Spintronics-based memory devices, which leverage a magnetic property of electrons known as electron spin, provide an attractive solution to meet these demands. Unlike conventional electronics, which primarily rely on the manipulation of electron charge, spintronics devices use electron spin, an intrinsic angular momentum of electrons that determines their alignment. Manipulating the electron spin can be used to encode and process information. Such devices show tremendous potential to create more efficient, faster, and low-power memory technologies.

2D materials for spintronic memory device

Seeking such solutions is Professor Yang Hyunsoo from NUS Electrical and Computer Engineering. An expert in spintronics-based memory devices, terahertz spintronics and unconventional computing, Prof Yang turned to two-dimensional (2D) materials in his search for materials that could form the foundation of future spintronics-based technologies.

In a recent article, published recently in Nature Materials, Prof Yang explored the potential of specific 2D materials in spintronic-based memory devices.

2D materials, are atomically thin materials, whose properties can be easily tuned by external factors, exist in various forms, including metallic, insulating, ferromagnetic, antiferromagnetic, and semiconducting. These materials can also be stacked in any order and combination, which makes them potentially ideal for memory technologies, where the interfaces between ultrathin materials can be refined to enable required functionalities. For example, 2D materials such as graphene and transition metal dichalcogenides exhibit unique electronic and spintronic properties, offering potential solutions to overcome some of the limitations associated with traditional materials.

Spin Hall conductivity is the ability of a material to efficiently induce a spin current under the effect of an external electric current, while z spin is the component of the electron spin in the out-of-plane (z) direction.

Prof Yang found that individually, Tungsten Ditelluride, or WTe₂, exhibits z spins but with a small spin Hall conductivity, while PtTe₂, or Platinum Ditelluride, shows a large spin Hall conductivity without z spins. When combined however, the bilayer exhibits a 17-times larger in-plane spin Hall conductivity and eight times larger out-of-plane spin Hall conductivity compared to WTe2 monolayer.

The team also explored a phenomenon known as Spin-orbit Torque (SOT) switching. This involves the transfer of the angular momentum between the electron's spin and its orbital motion in a material, resulting in a torque that can manipulate the orientation of the magnetic moment in ferromagnetic materials.

To manipulate a ferromagnetic material with perpendicular magnetisation for high-density data storage applications, an external assisting magnetic field is often required. However, if a material exhibits z spins, it can overcome the limitation of requiring an external magnetic field, hence lowering the energy required to power the device.

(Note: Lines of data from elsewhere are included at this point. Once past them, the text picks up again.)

==> config.mk <==
export PLATFORM = sky130hd
export DESIGN_NAME = sd_multiblock_controller
export DESIGN_NICKNAME = d
export VERILOG_FILES = /design/src/rtl/sd_multiblock_controller.sv
export SDC_FILE = /design/constraint.sdc
export NUM_CORES = 1
export LEC_CHECK = 0
export ABC_CLOCK_PERIOD_IN_PS = 2000
export BUFFER_PORTS_ARGS = -buffer_cell sky130_fd_sc_hd__buf_2
export CORE_MARGIN = 4
export CORE_UTILIZATION = 40
export DETAILED_ROUTE_END_ITERATION = 6
export PLACE_DENSITY = 0.77
export SYNTH_ARGS = -nofsm -noshare
export SYNTH_HDL_FRONTEND = slang
export SYNTH_SLANG_ARGS = --single-unit
==> constraint.sdc <==
create_clock -name clk -period 2 [get_ports clk]
set_input_delay 0.2 -clock clk [delete_from_list [all_inputs] [get_ports clk]]
set_output_delay 0.2 -clock clk [all_outputs]
set_load 0.03 [all_outputs]
==> src/rtl/sd_multiblock_controller.sv <==
// ---------------------------------------------------------------------------
// sd_multiblock_controller
//
// Top-level sequencer for the SPI-mode SD card path. After reset it runs card
// initialisation. It then services multi-block write and read requests from
// the bulk engine, one block at a time. It enables exactly one sub-controller
// (init / write / read) and muxes that sub-controller's command frame and chip
// select onto the shared SPI shifter. The card address advances per block.
// A block or an initialisation that stalls for TIMEOUT_CYCLES aborts through
// a one-cycle ERROR state, and the card is then re-initialised.
//
// Ports
//   clk, rst                   clock, synchronous active-high reset
//   write_req, read_req        request levels, sampled only in IDLE
//   start_addr, block_count    request parameters, sampled with the request
//   block_addressing           1 = SDHC (+1 per block), 0 = SDSC (+512)
//   init_status, blk_status    sub-controller done pulses
//   *_command, *_cs            sub-controller frames and chip selects
//   init/write/read_enable     sub-controller enables
//   blk_addr                   address of the current block
//   command, cs, divider       muxed SPI shifter controls (divider=1: slow SCLK)
//   busy, spi_init_done        status levels
//   transfer_done/_error       one-cycle completion / abort pulses
//   blocks_done                blocks completed in the current/last request
// ---------------------------------------------------------------------------
module sd_multiblock_controller #(
  parameter int CMD_W          = 48,
  parameter int ADDR_W         = 32,
  parameter int MAX_BLOCKS     = 16,
  parameter int TIMEOUT_CYCLES = 65535,
  localparam int CNT_W         = $clog2(MAX_BLOCKS + 1)
) (
  input  logic              clk,
  input  logic              rst,
  input  logic              write_req,
  input  logic              read_req,
  input  logic [ADDR_W-1:0] start_addr,
  input  logic [CNT_W-1:0]  block_count,
  input  logic              block_addressing,
  input  logic              init_status,
  input  logic              blk_status,
  input  logic [CMD_W-1:0]  init_command,
  input  logic [CMD_W-1:0]  write_command,
  input  logic [CMD_W-1:0]  read_command,
  input  logic              init_cs,
  input  logic              write_cs,
  input  logic              read_cs,
  output logic              init_enable,
  output logic              write_enable,
  output logic              read_enable,
  output logic [ADDR_W-1:0] blk_addr,
  output logic [CMD_W-1:0]  command,
  output logic              cs,
  output logic              divider,
  output logic              busy,
  output logic              spi_init_done,
  output logic              transfer_done,
  output logic              transfer_error,
  output logic [CNT_W-1:0]  blocks_done
);

  localparam int TO_W = $clog2(TIMEOUT_CYCLES + 1);

  typedef enum logic [2:0] {
    ST_INIT, ST_IDLE, ST_WRITE, ST_READ, ST_ERROR
  } state_t;

  state_t             state_q, state_d;
  logic [TO_W-1:0]    timer_q, timer_d;
  logic [ADDR_W-1:0]  blk_addr_q, blk_addr_d;
  logic [CNT_W-1:0]   remaining_q, remaining_d;
  logic [CNT_W-1:0]   blocks_done_q, blocks_done_d;
  logic               gap_q, gap_d;
  logic               spi_init_done_q, spi_init_done_d;
  logic               transfer_done_q, transfer_done_d;
  logic               transfer_error_q, transfer_error_d;

  logic               timeout;
  logic               blk_ok;
  logic [CNT_W-1:0]   req_count;
  logic [ADDR_W-1:0]  addr_step;

  assign timeout   = (timer_q == TO_W'(TIMEOUT_CYCLES - 1));
  // A block completes only while its sub-controller is actually enabled.
  assign blk_ok    = blk_status && !gap_q &&
                     (state_q == ST_WRITE || state_q == ST_READ);
  assign req_count = (block_count > CNT_W'(MAX_BLOCKS)) ? CNT_W'(MAX_BLOCKS)
                                                        : block_count;
  assign addr_step = block_addressing ? ADDR_W'(1) : ADDR_W'(512);

  // Next-state and register update logic.
  // NOTE: every variable gets a default first so no path leaves it unassigned
  // and no latch is inferred.
  always_comb begin
    state_d          = state_q;
    blk_addr_d       = blk_addr_q;
    remaining_d      = remaining_q;
    blocks_done_d    = blocks_done_q;
    gap_d            = 1'b0;
    spi_init_done_d  = spi_init_done_q;
    transfer_done_d  = 1'b0;
    transfer_error_d = 1'b0;

    case (state_q)
      ST_INIT: begin
        if (init_status) begin
          state_d         = ST_IDLE;
          spi_init_done_d = 1'b1;
        end else if (timeout) begin
          state_d          = ST_ERROR;
          transfer_error_d = 1'b1;
          spi_init_done_d  = 1'b0;
        end
      end
      ST_IDLE: begin
        if (write_req || read_req) begin
          blk_addr_d    = start_addr;
          remaining_d   = req_count;
          blocks_done_d = '0;
          if (req_count == '0) transfer_done_d = 1'b1;
          else state_d = write_req ? ST_WRITE : ST_READ;
        end
      end
      ST_WRITE, ST_READ: begin
        // blk_status is checked before timeout so it wins a same-cycle tie.
        if (blk_ok) begin
          blocks_done_d = blocks_done_q + 1'b1;
          blk_addr_d    = blk_addr_q + addr_step;
          remaining_d   = remaining_q - 1'b1;
          if (remaining_q == CNT_W'(1)) begin
            state_d         = ST_IDLE;
            transfer_done_d = 1'b1;
          end else begin
            gap_d = 1'b1;
          end
        end else if (timeout) begin
          state_d          = ST_ERROR;
          transfer_error_d = 1'b1;
          spi_init_done_d  = 1'b0;
        end
      end
      default: state_d = ST_INIT;
    endcase

    if (state_d != state_q || blk_ok || state_q == ST_IDLE) timer_d = '0;
    else                                                    timer_d = timer_q + 1'b1;
  end

  // NOTE: sequential state uses non-blocking assignments so every flop samples
  // the pre-edge values regardless of statement order.
  always_ff @(posedge clk) begin
    if (rst) begin
      state_q          <= ST_INIT;
      timer_q          <= '0;
      blk_addr_q       <= '0;
      remaining_q      <= '0;
      blocks_done_q    <= '0;
      gap_q            <= 1'b0;
      spi_init_done_q  <= 1'b0;
      transfer_done_q  <= 1'b0;
      transfer_error_q <= 1'b0;
    end else begin
      state_q          <= state_d;
      timer_q          <= timer_d;
      blk_addr_q       <= blk_addr_d;
      remaining_q      <= remaining_d;
      blocks_done_q    <= blocks_done_d;
      gap_q            <= gap_d;
      spi_init_done_q  <= spi_init_done_d;
      transfer_done_q  <= transfer_done_d;
      transfer_error_q <= transfer_error_d;
    end
  end

  // Moore output decode from the registered state.
  always_comb begin
    init_enable  = 1'b0;
    write_enable = 1'b0;
    read_enable  = 1'b0;
    divider      = 1'b0;
    command      = '0;
    cs           = 1'b1;
    case (state_q)
      ST_INIT: begin
        init_enable = 1'b1;
        divider     = 1'b1;
        command     = init_command;
        cs          = init_cs;
      end
      ST_WRITE: begin
        write_enable = !gap_q;
        command      = write_command;
        cs           = write_cs;
      end
      ST_READ: begin
        read_enable = !gap_q;
        command     = read_command;
        cs          = read_cs;
      end
      default: ;
    endcase
  end

  assign busy           = (state_q != ST_IDLE);
  assign blk_addr       = blk_addr_q;
  assign blocks_done    = blocks_done_q;
  assign spi_init_done  = spi_init_done_q;
  assign transfer_done  = transfer_done_q;
  assign transfer_error = transfer_error_q;

endmodule

Word level (Yosys, flattened, before mapping)
Cells that the tools add are included.

$add $sub $neg: 4. $mul: 0. Div/mod/pow operators: 0. Magnitude comparators: 1. Equality and inequality tests: 10. Shift-type cells: 0. Mux-type cells: 38. Bitwise gates (word level): 2. Reduce and logical (&&, ||, !) cells: 16.

Operator list (number): $pmux W48 S3 (1); $mux W32 (2); $pmux W32 S2 (1); $add A32 B10 Y32 (1); $mux W5 (5); $pmux W5 S2 (2); $mux W3 (6); $add A16 B1 Y16 const B (1); $eq A16 B16 Y1 const B (1); $mux W1 (15); $mux W10 (1); $pmux W3 S3 (1); $eq A3 B2 Y1 const B (2); $ne A2 B2 Y1 const B (3); $pmux W1 S2 (3); $add A5 B1 Y5 const B (1); $eq A5 B1 Y1 const B (1); $gt A5 B5 Y1 const B (1); $logic_not A5 Y1 (1); $sub A5 B1 Y5 const B (1); $logic_or A1 B1 Y1 (4); $reduce_bool A2 Y1 (2); $reduce_or A2 Y1 (2); $eq A3 B1 Y1 const B (1); other kinds (10) (12).

Flip-flop bits (word level): 65. Bits in latches: 0. Bits in writable memories: 0. ROM bits: 0. Bits of input ports: 191. Output and inout bits: 94. Word-level logic and storage cells: 80. Memories: 0.

Logic depth before layout (Yosys ltp)
Depth after elaboration: 10. Gate-level depth with buffers: 8. Gate-level depth less buffers: 7.

Worst setup path after synthesis
Ideal clock, no wire load.

Kind: reg-to-output. From: register state_q[1]. To: output command[13]. Arrival time: 1.862 ns. Required time: 1.800 ns. Setup slack: -0.062 ns. Cell stages (with the launch flop): 7. Path buffers: 3. Path through: dfxtp_1 -> clkbuf_1 -> and2_1 -> clkbuf_1 -> buf_1 -> a21oi_1 -> nor2_1.

Cells in the longest elaborated chain, start to end: 2. Elaborated cells on any way between the ends: 4. Classes of those cells: eq/ne: 2; mux: 1; reduce/logical: 1.

Ends and longest elaborated chain: start: declaration (line 68) `state_t state_q, state_d;`; start signal: assignment (line 163) `state_q <= state_d;`; $eq A3 B2 Y1 or $logic_not A3 Y1 (tied branches) (line 183) `case (state_q)`; $pmux W48 S3 * (line 183); end: declaration (line 52) `output logic [CMD_W-1:0] command,`.

Every way passes the cells marked *; elsewhere a longest branch is shown, timed or not.

Worst setup path after layout
From: register blk_addr_q[9] (netlist: blk_addr[9]). To: register blk_addr_q[22] (netlist: blk_addr[22]).

Cells in the longest elaborated chain, start to end: 3.

Ends and longest elaborated chain: start: declaration (line 70) `logic [ADDR_W-1:0] blk_addr_q, blk_addr_d;`; start signal: assignment (line 165) `blk_addr_q <= blk_addr_d;`; $add A32 B10 Y32 (line 128) `blk_addr_d = blk_addr_q + addr_step;`; $mux W32 (line 126) `if (blk_ok) begin`; $pmux W32 S2 (line 104) `case (state_q)`.

Every way passes these cells. The select of a mux whose other input is x is not followed. A chain may end at the register's enable or synchronous reset.

==> summary.txt <==
Global routing
  • First-pass GRT wire length: 29.14 mm
  • Vias in the first global route: 5836
  • Largest net degree at the start of global routing: 49
  • Gr ovfl total: 0
  • Initial antenna violation count: 4
  • GRT Total Usage: 0.2458

Worst setup path
  • Reg2reg end: blk_addr[22]$_SDFFE_PP0P_
  • Worst-case reg-to-reg path depth: 6
  • Max incr delay on CP: 0.42 ns
  • CP cell instances: ha_4 -> and4_4 -> a41o_1 -> nand2_1 -> or4_1 -> a31oi_1
  • Worst EP arrival: 2.18 ns
  • Crit-path slowest cell: or4_1
  • CP Capture Type: flip-flop
  • Crit start category: flip-flop
  • CP required: 2.26 ns
  • R2R Setup Slk: 0.08 ns
  • Critical path type: flip-flop to flip-flop
  • Reg-to-Reg Start: blk_addr[9]$_SDFFE_PP0P_
  • Crit-path max FO: 4

Outcome
  • Status: complete, no violations

Routing
  • Via count: 6288
  • First-pass iteration count of the detailed router: 5
  • Iter 0 DRT Violations: 644
  • Routed length per instance: 16.50 um
  • DRC: 0
  • Via-per-instance ratio: 5.435
  • Wirelength, routed: 19.09 mm
  • Detail Route Antenna Nets: 0

Clocking
  • Worst-skew pair later-pin latency: 0.33 ns
  • Num CTS Buffers: 9
  • TritonCTS clock tree: built
  • Clock slew seen by the registers of the worst setup and hold paths: 0.06 ns
  • H-tree levels: 3
  • CTS sink count: 65
  • Clk buf depth: 2
  • Root Buffer: clkbuf_16
  • Hold Buf Count CTS: 0

Die
  • DIE HEIGHT: 119.7 um
  • Die Footprint: 14320 sq um
  • Die width: 119.7 um
  • Row cnt: 40
  • # IOs: 285
  • Core area: 12110 sq um
  • Initial Util: 0.4119

Hold path
  • Worst min-delay path startpoint: start_addr[18]
  • Hold crit path type: primary input to flip-flop
  • Worst Hold Endpoint: blk_addr[18]$_SDFFE_PP0P_
  • Worst hold stages: 2

Timing
  • Period Utilization, post-route: 0.9591
  • PnR worst setup slack: 0.08179 ns
  • Worst rel slew slack: 0.5678
  • F_max: 521.3 MHz
  • Worst Skew: 0.004624 ns
  • Final max-slew violation count: 0
  • Hold_ws: 0.1314 ns
  • Final Hold Fails: 0
  • Final period demand of the worst path: 1.918 ns
  • Worst-Margin Slew: 0.6468 ns
  • Final Setup Violations: 0
  • Unrepaired setup endpoints after global routing: false

Synth
  • Post-synth top area cell: dfxtp_1
  • Asr flop ratio synth: 0
  • Cell Area, Synth: 4989 sq um
  • Top cell type's share of synthesized area: 0.2608
  • Synthesized instance count: 696
  • Most used DFF post-synth: dfxtp_1
  • Register area share after synthesis: 0.2608
  • Number of synthesized flops with an enable pin: 0
  • Mean Syn Cell Area: 7.167 sq um
  • Yosys reg bits: 65
  • Synth unique cells: 71
  • Synthesis Warnings: 0
  • Synthesized Nets: 895
  • Dominant cells by area after synthesis: dfxtp_1, nor2_1, mux2i_1

Finish
  • Fraction of final layout cells with drive strength greater than 1: 0.4018
  • Area Overhead vs Synth: 46.18%
  • Final Net Count: 1182
  • Post-layout instance area: 7292 sq um

Power and ir drop
  • Pwr Density: 667.9 nW/um^2
  • LEAKAGE: 3.339 nW
  • Peak VDD IR: 0.0005880 V

Placement
  • Port Buffers: 284
  • Dpl cell area: 6759 sq um
  • Routability-driven placement congestion ratio: 0.9394
  • Dpl hpwl: 14.51 mm
  • Place WS: -0.04324 ns

Run
  • Max cap viols: 0
[worst max-delay path by stage]
stage | startpoint | endpoint | slack, ns | cells past startpoint
floorplan | blk_addr[14]$_SDFFE_PP0P_ | blk_addr[25]$_SDFFE_PP0P_ | 0.01 | 6
global placement | state_q[1]$_SDFF_PP0_ | blk_addr[17]$_SDFFE_PP0P_ | -0.0006 | 6
detailed placement | state_q[1]$_SDFF_PP0_ | remaining_q[2]$_SDFFE_PP0P_ | -0.04 | 5
CTS | blk_addr[9]$_SDFFE_PP0P_ | blk_addr[22]$_SDFFE_PP0P_ | 0.008 | 6
global route | state_q[1]$_SDFF_PP0_ | command[35] | 0.0009 | 7
finish | blk_addr[9]$_SDFFE_PP0P_ | blk_addr[22]$_SDFFE_PP0P_ | 0.08 | 6
[repair_timing]
action | CTS | global route
gates resized for setup | 10 | 19
pin swaps | 0 | 5
gates cloned | 0 | 2
setup endpoints to repair | 49 | 57
setup buffers | 0 | 6
[registers in the layout, indices dropped and copies added, names as in the netlist]
name and count:
blk_addr 32, blocks_done 5, gap_q 1, remaining_q 5
spi_init_done 1, state_q 3, timer_q 16, transfer_done 1
transfer_error 1
[layout make-up]
cell class / count / area, sq um
diodes: 1 / 2.502
clock buffers: 11 / 252.7
clock inverters: 5 / 30.03
fillers: 1166 / 4820
inverters: 9 / 33.78
multi-input cells: 563 / 3492
flip-flops and latches: 65 / 1310
well taps: 168 / 210.2
repair buffers: 335 / 1961
[metrics by stage]
stage,total power [W],cells,TNS [ns],util
6_report,0.004870,1157,0,0.6021
5_1_grt,0.005114,1156,0,0.6019
4_1_cts,0.004804,1148,0,0.5848
3_5_place_dp,0.003315,1132,-0.1007,0.5581
3_3_place_gp,0.003302,1132,-0.0006346,0.5581
2_1_floorplan,0.002674,696,0,-
[Yosys cell counts (all sizes together) (9+ instances only)]
| library cell | n |
|---|---|
| and3 | 12 |
| nand2 | 49 |
| inv | 9 |
| a21oi | 86 |
| buf | 26 |
| nand3 | 20 |
| xor2 | 13 |
| o21ai | 23 |
| clkbuf | 33 |
| nor2 | 147 |
| a31oi | 12 |
| mux2i | 53 |
| dfxtp | 65 |
| nor3 | 24 |
[cells by family (layout without fill, tap and decap cells)]
kind of cell,count (synthesis),count (layout),synth area share
compound gates,174,174,0.2139
xor+xnor,18,18,0.03160
fa+ha+maj,8,8,0.02007
buf+inv,68,360,0.05869
flops,65,65,0.2608
mux,54,54,0.1086
other cells,0,1,0
simple gates,309,309,0.3062
[cells in the final DEF (no fill, tap or decap), types with 4 or more instances in the layout]
master,synthesis,routed
buf_2,16,281
nor2_1,147,136
a21oi_1,86,86
dfxtp_1,65,60
mux2i_1,53,52
nand2_1,48,48
buf_4,2,40
nor3_1,22,22
o21ai_0,22,22
nand3_1,19,19
xor2_1,13,13
and3_1,12,12
clkbuf_16,0,11
a31oi_1,10,10
nor2_2,0,10
inv_1,9,9
a211oi_1,7,7
nand4_1,7,7
ha_1,8,7
o22ai_1,6,6
nand2b_1,6,6
buf_12,0,6
a311oi_1,5,5
and2_1,6,5
o31ai_1,6,5
xnor2_1,5,5
nor4_1,6,4
nor4b_1,4,4
dfxtp_2,0,4
[critical path: cells and delay by family, from the launching register on]
kind	cells	cell delay [ns]
adders and majority gates	1	0.27
AOI/OAI and AO/OA	2	0.41
DFF	1	0.33
and+or+nand+nor	3	0.83
[power by group]
part,internal [W],switching [W]
registers,0.00138,0.000101
clock network,0.000898,0.000573
logic,0.000737,0.00118
[routing by layer]
metal  track usage  routed length (um)  share of wire
met5             0                  36         0.0019
met1        0.3307                8108           0.42
met2        0.3909                8839           0.46
met3       0.07399                1895          0.099
met4       0.05154                 206          0.011
Power figures use the tool's default switching activity.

The SOT efficiency and field-free switching of perpendicular magnetisation are determined by the y spins and z spins of a material under the influence of an external current. In their study, Prof Yang discovered that the high out-of-plane spin Hall conductivity observed is attributed to the conversion from y spin in PtTe₂ to z spin in WTe₂, induced by the crystal asymmetry of WTe₂. This creates an ample supply of z spins for efficient field-free SOT switching of perpendicular magnetisation. This out-of-plane spin Hall conductivity is also the highest out of other low-symmetry materials and antiferromagnets, indicating that the PtTe₂/WTe₂ bilayer is a promising 2D heterostructure that allows an all-electric room temperature manipulation of the perpendicular magnetisation at low power consumption without any external magnetic field. It was also found that the associated field-free switching of perpendicular magnetisation was 67 times lower in power consumption than that of the Pt-based control sample (Pt/CoFeB heterostructure).

The realisation of 2D heterostructures with high spin Hall conductivity via z spins without the use of external magnetic fields significantly enhances the SOT performance in spintronic devices. Prof Yang anticipates that such SOT heterostructure engineering may expand to other materials systems in the future and may lead to next-generation memory applications that are fast, efficient and consume significantly less power than traditional memory devices.